Not sure why you've had these responses OP. You've bought gifts for your nieces and nephews and they have failed to do so for your children, it's poor behaviour or just plain lazy. I'd stop buying for them, use that money on your DC instead!

DinaofCloud9 · 28/12/2024 19:34

Why do you want it taken down?

I'd stop buying if I were you. If they can't be bothered with your children why bother with them.

Ponderingwindow · 28/12/2024 19:36

You are faced with multiple issues. Your mother dying before all the grandchildren were grown changed the dynamic. the same thing happened in my family and it definitely makes it harder to maintain those connections without the matriarch at the center. The second is the age gap. Your siblings likely never really think of you as a fully fledged adult with children. Even when you had your kids, they didn’t really integrate them in their brains as nieces and nephews in the same cohort because of the age difference. I saw this with XH family. He was a surprise baby, 10 years younger than the closest sibling and nearly 20 year away from the oldest. They loved him, but they never saw him or me as adults. It was bizarre.

velodrome · 28/12/2024 19:42

Not sure why some people are being dicks about your post. It’s hurtful. I wouldn’t completely write them off though if your relationship is good otherwise.

Perhaps you could try coming at it sideways- kind of like ‘hello older siblings I know maybe gift giving isn’t your thing at Christmas, but my kids are really still young and they are still into Christmas just like your kids were back in the day.’ then say ‘how about we find a space to have a family party before Christmas next year and we all get together and bring food to share/ or we call get together to go for a walk locally and have tea or pub after/ (or whatever your whole wider family like doing together.. )?’

That way you create a natural point to say you want to keep the relationships good and you just don’t want it to be all about presents if your older siblings are not into presents. And to remind them that all young kids like to be thought of on a big occasion by their family.

velodrome · 28/12/2024 19:46

You’re also very recently bereaved as a family Flowers so maybe on a completely separate note you could try to get together as siblings to just remember your mum and support each other. Christmas is very hard after such a big loss.

TotalDramarama24 · 28/12/2024 19:48

I understand exactly why you are upset. It's quite shitty of your family not to make a fuss of your children, given that they have had the benefit of presents from you into adulthood and also the huge benefit of having a loving grandparent into adulthood too. If it was me I would be making a huge fuss of your children and trying to give them a magical Christmas. It's also sad for you as you have lost your mum a decade earlier and they don't understand what it's like when you lose your mum while you still have young children. Sorry for your loss 😞.

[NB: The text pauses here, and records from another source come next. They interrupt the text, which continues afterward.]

Background: an optimization exercise with open tools, aiming at small area. Do not read the settings as production practice.
In this exercise RTL edits were held to simulation tests only and were not proved equivalent to the original.

==> flow/design.v, too long to show whole: its modules and the start of the top module <==
// module fixed_point_alu: 454 lines
// module fixed_point_alu_srt_th: 20 lines
// module fixed_point_alu_srt4_sel: 22 lines
// module fixed_point_alu_srt4_fa: 24 lines
// module fixed_point_alu_mul: 1003 lines
// module fixed_point_alu_add64: 436 lines
// module fixed_point_alu_add33: 219 lines
module fixed_point_alu (
   input  logic        clock,
   input  logic        reset,
   input  logic        req_tvalid,
   output logic        req_tready,
   input  logic [71:0] req_tdata,
   output logic        rsp_tvalid,
   input  logic        rsp_tready,
   output logic [39:0] rsp_tdata
);
  // ...
==> flow/run.sh <==
#!/bin/bash
# synth_recipe.tcl (not shown) runs the flow's synth.tcl, then flattens the netlist and writes it again
# the make line also repeats each setting of config.mk as NAME=value (left out here)
make -C /OpenROAD-flow-scripts/flow DESIGN_CONFIG=/design/flow/config.mk WORK_HOME=/design/flow/orfs CLKGATE_MAP_FILE= SYNTH_SCRIPT=/design/flow/synth_recipe.tcl finish
==> flow/config.mk <==
export PLATFORM = sky130hd
export DESIGN_NAME = fixed_point_alu
export DESIGN_NICKNAME = fixed_point_alu
export VERILOG_FILES = /design/flow/design.v
export SDC_FILE = /design/flow/constraint.sdc
export NUM_CORES = 4
export LEC_CHECK = 0
export CAP_MARGIN = 20
export CORE_MARGIN = 2
export CORE_UTILIZATION = 40
export PLACE_DENSITY = 0.6
export SLEW_MARGIN = 20
==> flow/constraint.sdc <==
create_clock -name core_clock -period 12.0 [get_ports {clock}]
set_input_delay 2.4000 -clock core_clock [delete_from_list [all_inputs] [get_ports {clock}]]
set_output_delay 2.4000 -clock core_clock [all_outputs]
set_load 0.01 [all_outputs]
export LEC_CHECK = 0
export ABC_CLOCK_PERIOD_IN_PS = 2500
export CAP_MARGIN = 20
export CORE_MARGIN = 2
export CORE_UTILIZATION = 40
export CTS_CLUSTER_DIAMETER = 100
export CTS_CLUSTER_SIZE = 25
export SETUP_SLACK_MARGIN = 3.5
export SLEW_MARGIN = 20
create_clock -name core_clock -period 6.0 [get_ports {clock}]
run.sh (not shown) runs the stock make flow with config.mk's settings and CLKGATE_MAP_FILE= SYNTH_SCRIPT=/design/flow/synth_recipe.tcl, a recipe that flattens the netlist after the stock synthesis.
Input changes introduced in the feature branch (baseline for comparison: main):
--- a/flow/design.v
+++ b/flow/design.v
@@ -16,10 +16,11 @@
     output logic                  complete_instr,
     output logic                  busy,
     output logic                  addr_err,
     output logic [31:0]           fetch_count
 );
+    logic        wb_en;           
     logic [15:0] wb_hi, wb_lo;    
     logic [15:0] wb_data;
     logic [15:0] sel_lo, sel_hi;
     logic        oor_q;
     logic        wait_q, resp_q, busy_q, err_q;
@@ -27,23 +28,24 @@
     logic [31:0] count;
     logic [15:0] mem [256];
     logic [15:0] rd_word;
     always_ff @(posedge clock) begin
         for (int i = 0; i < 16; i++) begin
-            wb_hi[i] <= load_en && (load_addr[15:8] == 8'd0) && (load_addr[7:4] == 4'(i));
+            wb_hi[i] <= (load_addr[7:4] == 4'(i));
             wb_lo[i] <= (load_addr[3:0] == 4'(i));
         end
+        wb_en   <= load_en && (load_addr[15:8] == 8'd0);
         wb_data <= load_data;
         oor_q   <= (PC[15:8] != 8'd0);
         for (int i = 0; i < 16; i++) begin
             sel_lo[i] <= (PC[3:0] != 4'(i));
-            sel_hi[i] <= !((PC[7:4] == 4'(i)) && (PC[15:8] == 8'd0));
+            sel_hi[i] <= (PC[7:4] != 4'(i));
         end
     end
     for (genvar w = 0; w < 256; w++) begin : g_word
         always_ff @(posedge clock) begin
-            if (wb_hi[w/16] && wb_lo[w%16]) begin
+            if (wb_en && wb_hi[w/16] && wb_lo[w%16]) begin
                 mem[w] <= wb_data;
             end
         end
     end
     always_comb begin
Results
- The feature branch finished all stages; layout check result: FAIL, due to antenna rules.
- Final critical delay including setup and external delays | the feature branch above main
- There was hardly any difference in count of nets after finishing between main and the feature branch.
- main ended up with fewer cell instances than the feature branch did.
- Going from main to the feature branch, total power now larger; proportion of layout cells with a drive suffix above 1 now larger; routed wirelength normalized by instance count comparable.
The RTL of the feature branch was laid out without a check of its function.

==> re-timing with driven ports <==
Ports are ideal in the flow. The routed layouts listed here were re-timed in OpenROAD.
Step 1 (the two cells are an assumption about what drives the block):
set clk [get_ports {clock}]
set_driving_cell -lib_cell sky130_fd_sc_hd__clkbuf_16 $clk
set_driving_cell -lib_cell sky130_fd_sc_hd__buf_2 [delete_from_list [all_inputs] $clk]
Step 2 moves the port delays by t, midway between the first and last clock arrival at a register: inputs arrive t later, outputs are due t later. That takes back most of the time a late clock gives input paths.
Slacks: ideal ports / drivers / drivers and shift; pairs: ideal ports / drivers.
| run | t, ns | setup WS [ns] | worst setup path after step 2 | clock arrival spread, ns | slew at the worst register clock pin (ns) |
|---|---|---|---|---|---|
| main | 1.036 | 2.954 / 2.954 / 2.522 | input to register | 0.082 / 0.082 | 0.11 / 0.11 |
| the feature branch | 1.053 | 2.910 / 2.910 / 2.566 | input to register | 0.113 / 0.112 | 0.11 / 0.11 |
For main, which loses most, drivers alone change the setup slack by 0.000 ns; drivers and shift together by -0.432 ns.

We were in the same situation with my in-laws, as my DH's siblings are all over a decade older than him and their kids were virtually grown up before ours came along. Our kids didn't have the same Christmas get togethers as their cousins as everyone was out doing adult stuff.

There's not much you can do except keep in touch and arrange meetings if you feel like doing it, but if I were you I would stop all gifts from today and redirect the money to buying extra surprises and experiences for your own children.

Rocksaltrita · 28/12/2024 19:50

Not Xmas but birthdays here. BIL is just rubbish, forgets our kids, whereas we always buy for his. It has worn really thin this last year. I’m going to suggest we don’t bother going forward. No money issues their side either.